The Dempsey 2013 argument was embarrassing and ridiculous. As I wrote in that blog entry at the time,

the “700 sortie” argument is an old Pentagon line, updated for this particular argument about Syria, that can be translated simply as “I don’t want to.” As Goldberg noted, it is impossible to believe that Israel can do three air strikes in Syria (apparently stand-off strikes from beyond Syria’s borders) but the U.S. Air Force cannot do one–until it makes 700 sorties to take down Syrian air defenses. Israel lacks our stealth bombers; Israel does not have the mix of ground to ground or air to ground missiles that we do; Israel lacks the naval strength we have in the Sixth Fleet.

Since then Israel has done more air strikes, without losing a plane, making the argument that we just cannot do anything in Syria even more absurd. The argument lives on: in The Washington Post today we find that air strikes in Syria are impossible because of the danger not to our airmen but to our drones:

An expanded covert program that would allow Islamic State forces to be targeted by drones, such as the CIA effort against al-Qaeda and the Taliban in Pakistan, is deemed risky. Not only do the extremists have surface-to-air missiles, but Assad’s forces control the air over Syria.

Once again here is the argument that Assad’s air defenses and air force make any attack in Syria impossibly risky; once again I wonder how the Israelis then manage it without losing an aircraft. Moreover, the United States possesses drones and cruise missiles in part so that we can strike in places where the risks to manned aircraft are deemed too high. The argument that Assad’s air defenses make Syria too dangerous for our drones is simply stating what Dempsey was really saying back in June 2013: “I don’t want to."

There are a number of lessons here.

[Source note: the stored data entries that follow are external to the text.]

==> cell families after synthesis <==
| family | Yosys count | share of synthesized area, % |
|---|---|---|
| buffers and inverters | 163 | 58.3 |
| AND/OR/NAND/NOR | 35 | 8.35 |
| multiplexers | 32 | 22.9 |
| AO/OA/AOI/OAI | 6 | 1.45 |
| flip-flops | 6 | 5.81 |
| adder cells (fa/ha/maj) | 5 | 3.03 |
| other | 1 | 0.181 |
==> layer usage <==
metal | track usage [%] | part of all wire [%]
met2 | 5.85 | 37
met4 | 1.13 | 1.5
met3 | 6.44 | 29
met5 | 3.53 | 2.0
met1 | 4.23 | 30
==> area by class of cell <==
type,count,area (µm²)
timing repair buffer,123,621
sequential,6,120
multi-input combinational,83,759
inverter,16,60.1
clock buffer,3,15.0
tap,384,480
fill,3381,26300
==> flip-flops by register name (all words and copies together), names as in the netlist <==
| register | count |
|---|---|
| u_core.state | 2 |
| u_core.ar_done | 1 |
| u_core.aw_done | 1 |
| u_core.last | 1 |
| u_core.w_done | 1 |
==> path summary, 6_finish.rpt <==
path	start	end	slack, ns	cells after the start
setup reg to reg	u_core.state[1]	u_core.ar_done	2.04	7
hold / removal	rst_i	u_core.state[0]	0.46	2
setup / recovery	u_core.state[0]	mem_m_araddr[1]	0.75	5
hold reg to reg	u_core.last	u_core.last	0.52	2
**src/rtl/vga_text_writer.sv**
```systemverilog
// Character feeder for the VGA text buffer: owns buffer port A, tracks the cursor,
// handles CR/LF/BS/FF and scrolls by copying each row up one line.
module vga_text_writer #(
  parameter int COLS       = 32,
  parameter int ROWS       = 30,
  parameter int ADDR_WIDTH = 10,
  parameter int DATA_WIDTH = 8
) (
  input  logic                    clk,
  input  logic                    resetn,
  input  logic                    char_valid,
  input  logic [DATA_WIDTH-1:0]   char_data,
  output logic                    char_ready,
  output logic                    busy,
  output logic                    ram_we,
  output logic [ADDR_WIDTH-1:0]   ram_addr,
  output logic [DATA_WIDTH-1:0]   ram_din,
  input  logic [DATA_WIDTH-1:0]   ram_dout,
  output logic [$clog2(COLS)-1:0] cursor_col,
  output logic [$clog2(ROWS)-1:0] cursor_row
);
  localparam int COL_W = $clog2(COLS);
  localparam int ROW_W = $clog2(ROWS);
  localparam logic [ADDR_WIDTH-1:0] LAST     = ADDR_WIDTH'(COLS*ROWS-1);
  localparam logic [ADDR_WIDTH-1:0] SCR_LAST = ADDR_WIDTH'((ROWS-1)*COLS-1);
  localparam logic [ADDR_WIDTH-1:0] SCR_BASE = ADDR_WIDTH'((ROWS-1)*COLS);
  localparam logic [ADDR_WIDTH-1:0] COLS_A   = ADDR_WIDTH'(COLS);
  localparam logic [COL_W-1:0]      COL_MAX  = COL_W'(COLS-1);
  localparam logic [ROW_W-1:0]      ROW_MAX  = ROW_W'(ROWS-1);
  localparam logic [DATA_WIDTH-1:0] SPACE    = DATA_WIDTH'(8'h20);

  typedef enum logic [2:0] {
    S_CLEAR, S_IDLE, S_WRITE, S_SCR_RD, S_SCR_WR, S_SCR_CLR
  } state_t;

  state_t                  state, state_n;
  logic [ADDR_WIDTH-1:0]   idx, idx_n;
  logic [COL_W-1:0]        col, col_n;
  logic [ROW_W-1:0]        row, row_n;
  logic [DATA_WIDTH-1:0]   ch, ch_n;
  logic                    adv, adv_n;   // WRITE advances cursor (clear for BS erase)
  logic                    we;
  logic [ADDR_WIDTH-1:0]   addr;
  logic [DATA_WIDTH-1:0]   din;
  logic [ADDR_WIDTH-1:0]   cur_addr;

  assign cur_addr = ADDR_WIDTH'(row) * COLS_A + ADDR_WIDTH'(col);

  always_ff @(posedge clk) begin
    if (!resetn) begin
      state <= S_CLEAR;
      idx   <= '0;
      col   <= '0;
      row   <= '0;
      ch    <= SPACE;
      adv   <= 1'b0;
    end else begin
      state <= state_n;
      idx   <= idx_n;
      col   <= col_n;
      row   <= row_n;
      ch    <= ch_n;
      adv   <= adv_n;
    end
  end

  always_comb begin
    state_n = state;
    idx_n   = idx;
    col_n   = col;
    row_n   = row;
    ch_n    = ch;
    adv_n   = adv;
    we      = 1'b0;
    addr    = idx;
    din     = SPACE;
    case (state)
      S_CLEAR: begin
        we = 1'b1;
        if (idx == LAST) begin
          state_n = S_IDLE;
          idx_n   = '0;
          col_n   = '0;
          row_n   = '0;
        end else begin
          idx_n = idx + 1'b1;
        end
      end
      S_IDLE: begin
        if (char_valid) begin
          if (char_data >= DATA_WIDTH'(8'h20) && char_data <= DATA_WIDTH'(8'h7E)) begin
            ch_n    = char_data;
            adv_n   = 1'b1;
            state_n = S_WRITE;
          end else if (char_data == DATA_WIDTH'(8'h0D)) begin
            col_n = '0;
          end else if (char_data == DATA_WIDTH'(8'h0A)) begin
            col_n = '0;
            if (row != ROW_MAX) begin
              row_n = row + 1'b1;
            end else begin
              idx_n   = '0;
              state_n = S_SCR_RD;
            end
          end else if (char_data == DATA_WIDTH'(8'h08)) begin
            if (col != '0) begin
              col_n   = col - 1'b1;
              ch_n    = SPACE;
              adv_n   = 1'b0;
              state_n = S_WRITE;
            end
          end else if (char_data == DATA_WIDTH'(8'h0C)) begin
            idx_n   = '0;
            state_n = S_CLEAR;
          end
        end
      end
      S_WRITE: begin
        we      = 1'b1;
        addr    = cur_addr;
        din     = ch;
        state_n = S_IDLE;
        if (adv) begin
          if (col != COL_MAX) begin
            col_n = col + 1'b1;
          end else begin
            col_n = '0;
            if (row != ROW_MAX) begin
              row_n = row + 1'b1;
            end else begin
              idx_n   = '0;
              state_n = S_SCR_RD;
            end
          end
        end
      end
      S_SCR_RD: begin
        addr    = idx + COLS_A;
        state_n = S_SCR_WR;
      end
      // ram_dout here holds the source cell addressed during the preceding SCR_RD
      S_SCR_WR: begin
        we  = 1'b1;
        din = ram_dout;
        if (idx == SCR_LAST) begin
          idx_n   = SCR_BASE;
          state_n = S_SCR_CLR;
        end else begin
          idx_n   = idx + 1'b1;
          state_n = S_SCR_RD;
        end
      end
      S_SCR_CLR: begin
        we = 1'b1;
        if (idx == LAST) begin
          state_n = S_IDLE;
          idx_n   = '0;
          col_n   = '0;
          row_n   = ROW_MAX;
        end else begin
          idx_n = idx + 1'b1;
        end
      end
      default: begin
        state_n = S_CLEAR;
        idx_n   = '0;
      end
    endcase
  end

  // Reset forces the externally visible outputs quiet in the same cycle
  assign ram_we     = resetn & we;
  assign ram_addr   = addr;
  assign ram_din    = din;
  assign char_ready = resetn & (state == S_IDLE);
  assign busy       = ~resetn | (state != S_IDLE);
  assign cursor_col = resetn ? col : '0;
  assign cursor_row = resetn ? row : '0;
endmodule
```
[src/rtl/uart_rx_buffer_if.sv]
// Receiver-to-consumer bus of the UART receive buffer: push side from the
// receiver, pop side and status toward the consumer.
interface uart_rx_buffer_if #(
  parameter int DEPTH_LOG2 = 4
);
  // Strobe semantics: i_store_req and i_load_req are single-cycle requests
  // sampled on the rising clock; a push is accepted when the buffer has room
  // (or pops in the same cycle), a pop only when o_valid is high. Requests that
  // cannot be honoured are dropped, never held off, so there is no ready.
  logic                  i_store_req;
  logic [15:0]           i_data;
  logic                  i_error_parity;
  logic                  i_error_stop_bit;
  logic                  i_load_req;
  logic                  i_clear_flags;
  logic [15:0]           o_data;
  logic                  o_error_parity;
  logic                  o_valid;
  logic                  o_full;
  logic [DEPTH_LOG2:0]   o_count;
  logic                  o_overrun;
  logic                  o_error_frame;
  logic                  o_timeout;

  modport master (
    output i_store_req, i_data, i_error_parity, i_error_stop_bit,
           i_load_req, i_clear_flags,
    input  o_data, o_error_parity, o_valid, o_full, o_count,
           o_overrun, o_error_frame, o_timeout
  );

  modport slave (
    input  i_store_req, i_data, i_error_parity, i_error_stop_bit,
           i_load_req, i_clear_flags,
    output o_data, o_error_parity, o_valid, o_full, o_count,
           o_overrun, o_error_frame, o_timeout
  );
endinterface

[src/rtl/uart_rx_buffer.sv]
// First-word-fall-through receive FIFO for a UART: stores words with their
// parity flag, tracks sticky overrun/framing errors and an idle timeout.
module uart_rx_buffer #(
  parameter int DEPTH_LOG2     = 4,
  parameter int TIMEOUT_CYCLES = 320
) (
  input  logic             i_clock_x8,
  input  logic             i_reset_n,
  uart_rx_buffer_if.slave  bus
);

  localparam int DEPTH  = 1 << DEPTH_LOG2;
  localparam int IDLE_W = $clog2(TIMEOUT_CYCLES + 1);

  localparam logic [DEPTH_LOG2:0] FULL_COUNT = {1'b1, {DEPTH_LOG2{1'b0}}};
  localparam logic [DEPTH_LOG2:0] ONE_COUNT  = {{DEPTH_LOG2{1'b0}}, 1'b1};
  localparam logic [IDLE_W-1:0]   IDLE_MAX   = IDLE_W'(TIMEOUT_CYCLES);

  typedef logic [DEPTH_LOG2-1:0] ptr_t;

  logic [16:0]         mem [DEPTH];
  ptr_t                wr_ptr, rd_ptr, wr_ptr_nxt, rd_ptr_nxt;
  logic [DEPTH_LOG2:0] count, count_nxt;
  logic [IDLE_W-1:0]   idle_cnt, idle_nxt;
  logic [16:0]         head_q, head_nxt;
  logic                valid_q, full_q, overrun_q, frame_q, timeout_q;
  logic                overrun_nxt, frame_nxt, timeout_nxt;
  logic                do_push, do_pop, is_empty, is_full;

  always_comb begin
    is_empty    = (count == '0);
    is_full     = (count == FULL_COUNT);
    do_pop      = bus.i_load_req && !is_empty;
    do_push     = bus.i_store_req && (!is_full || do_pop);

    wr_ptr_nxt  = do_push ? wr_ptr + 1'b1 : wr_ptr;
    rd_ptr_nxt  = do_pop  ? rd_ptr + 1'b1 : rd_ptr;

    count_nxt   = count;
    case ({do_push, do_pop})
      2'b10:   count_nxt = count + 1'b1;
      2'b01:   count_nxt = count - 1'b1;
      default: count_nxt = count;
    endcase

    // The word being written becomes the head only when it is the sole entry
    // afterwards; it is not in the array yet, so bypass it.
    head_nxt = head_q;
    if (count_nxt != '0) begin
      if (do_push && count_nxt == ONE_COUNT)
        head_nxt = {bus.i_error_parity, bus.i_data};
      else
        head_nxt = mem[rd_ptr_nxt];
    end

    // Sticky flags: a new event in the same cycle beats the clear.
    overrun_nxt = overrun_q;
    if (bus.i_store_req && !do_push)
      overrun_nxt = 1'b1;
    else if (bus.i_clear_flags)
      overrun_nxt = 1'b0;

    frame_nxt = frame_q;
    if (bus.i_error_stop_bit)
      frame_nxt = 1'b1;
    else if (bus.i_clear_flags)
      frame_nxt = 1'b0;

    idle_nxt = idle_cnt;
    if (do_push || do_pop || is_empty)
      idle_nxt = '0;
    else if (idle_cnt != IDLE_MAX)
      idle_nxt = idle_cnt + 1'b1;

    timeout_nxt = (idle_nxt == IDLE_MAX) && (count_nxt != '0);
  end

  // Storage carries no reset so it can map onto plain RAM.
  always_ff @(posedge i_clock_x8) begin
    if (do_push)
      mem[wr_ptr] <= {bus.i_error_parity, bus.i_data};
  end

  always_ff @(posedge i_clock_x8 or negedge i_reset_n) begin
    if (!i_reset_n) begin
      wr_ptr    <= '0;
      rd_ptr    <= '0;
      count     <= '0;
      idle_cnt  <= '0;
      head_q    <= '0;
      valid_q   <= 1'b0;
      full_q    <= 1'b0;
      overrun_q <= 1'b0;
      frame_q   <= 1'b0;
      timeout_q <= 1'b0;
    end else begin
      wr_ptr    <= wr_ptr_nxt;
      rd_ptr    <= rd_ptr_nxt;
      count     <= count_nxt;
      idle_cnt  <= idle_nxt;
      head_q    <= head_nxt;
      valid_q   <= (count_nxt != '0);
      full_q    <= (count_nxt == FULL_COUNT);
      overrun_q <= overrun_nxt;
      frame_q   <= frame_nxt;
      timeout_q <= timeout_nxt;
    end
  end

  assign bus.o_data         = head_q[15:0];
  assign bus.o_error_parity = head_q[16];
  assign bus.o_valid        = valid_q;
  assign bus.o_full         = full_q;
  assign bus.o_count        = count;
  assign bus.o_overrun      = overrun_q;
  assign bus.o_error_frame  = frame_q;
  assign bus.o_timeout      = timeout_q;

endmodule

[src/flat_wrapper.sv]
// flat-port wrapper written by rule: the top's interface ports become plain ports
module uart_rx_buffer_flat 
#(
  parameter int DEPTH_LOG2     = 4,
  parameter int TIMEOUT_CYCLES = 320
)
  (i_clock_x8, i_reset_n, bus_i_store_req, bus_i_data, bus_i_error_parity, bus_i_error_stop_bit, bus_i_load_req, bus_i_clear_flags, bus_o_data, bus_o_error_parity, bus_o_valid, bus_o_full, bus_o_count, bus_o_overrun, bus_o_error_frame, bus_o_timeout);
  uart_rx_buffer_if #(.DEPTH_LOG2(DEPTH_LOG2)) bus_i ();
  input  logic i_clock_x8;
  input  logic i_reset_n;
  input wire logic [$bits(bus_i.i_store_req)-1:0] bus_i_store_req;
  input wire logic [$bits(bus_i.i_data)-1:0] bus_i_data;
  input wire logic [$bits(bus_i.i_error_parity)-1:0] bus_i_error_parity;
  input wire logic [$bits(bus_i.i_error_stop_bit)-1:0] bus_i_error_stop_bit;
  input wire logic [$bits(bus_i.i_load_req)-1:0] bus_i_load_req;
  input wire logic [$bits(bus_i.i_clear_flags)-1:0] bus_i_clear_flags;
  output wire logic [$bits(bus_i.o_data)-1:0] bus_o_data;
  output wire logic [$bits(bus_i.o_error_parity)-1:0] bus_o_error_parity;
  output wire logic [$bits(bus_i.o_valid)-1:0] bus_o_valid;
  output wire logic [$bits(bus_i.o_full)-1:0] bus_o_full;
  output wire logic [$bits(bus_i.o_count)-1:0] bus_o_count;
  output wire logic [$bits(bus_i.o_overrun)-1:0] bus_o_overrun;
  output wire logic [$bits(bus_i.o_error_frame)-1:0] bus_o_error_frame;
  output wire logic [$bits(bus_i.o_timeout)-1:0] bus_o_timeout;
  assign bus_i.i_store_req = bus_i_store_req;
  assign bus_i.i_data = bus_i_data;
  assign bus_i.i_error_parity = bus_i_error_parity;
  assign bus_i.i_error_stop_bit = bus_i_error_stop_bit;
  assign bus_i.i_load_req = bus_i_load_req;
  assign bus_i.i_clear_flags = bus_i_clear_flags;
  assign bus_o_data = bus_i.o_data;
  assign bus_o_error_parity = bus_i.o_error_parity;
  assign bus_o_valid = bus_i.o_valid;
  assign bus_o_full = bus_i.o_full;
  assign bus_o_count = bus_i.o_count;
  assign bus_o_overrun = bus_i.o_overrun;
  assign bus_o_error_frame = bus_i.o_error_frame;
  assign bus_o_timeout = bus_i.o_timeout;
  uart_rx_buffer #(.DEPTH_LOG2(DEPTH_LOG2), .TIMEOUT_CYCLES(TIMEOUT_CYCLES)) u_core (.i_clock_x8(i_clock_x8), .i_reset_n(i_reset_n), .bus(bus_i));
endmodule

One is that the President’s policies on Syria have been disastrous for Syrians, Iraqis, and now for the United States—starting with James Foley’s execution but now presenting a real threat to the homeland. Another is that the American military should not be permitted to make policy arguments camouflaged as military advice, as Dempsey did back in 2013 in saying we’d need “700 sorties” before anything could be done in Syria. Now Dempsey is saying something must be done there if IS is to be defeated. As the Obama administration weighs additional military action in Syria, he may well have to eat those words.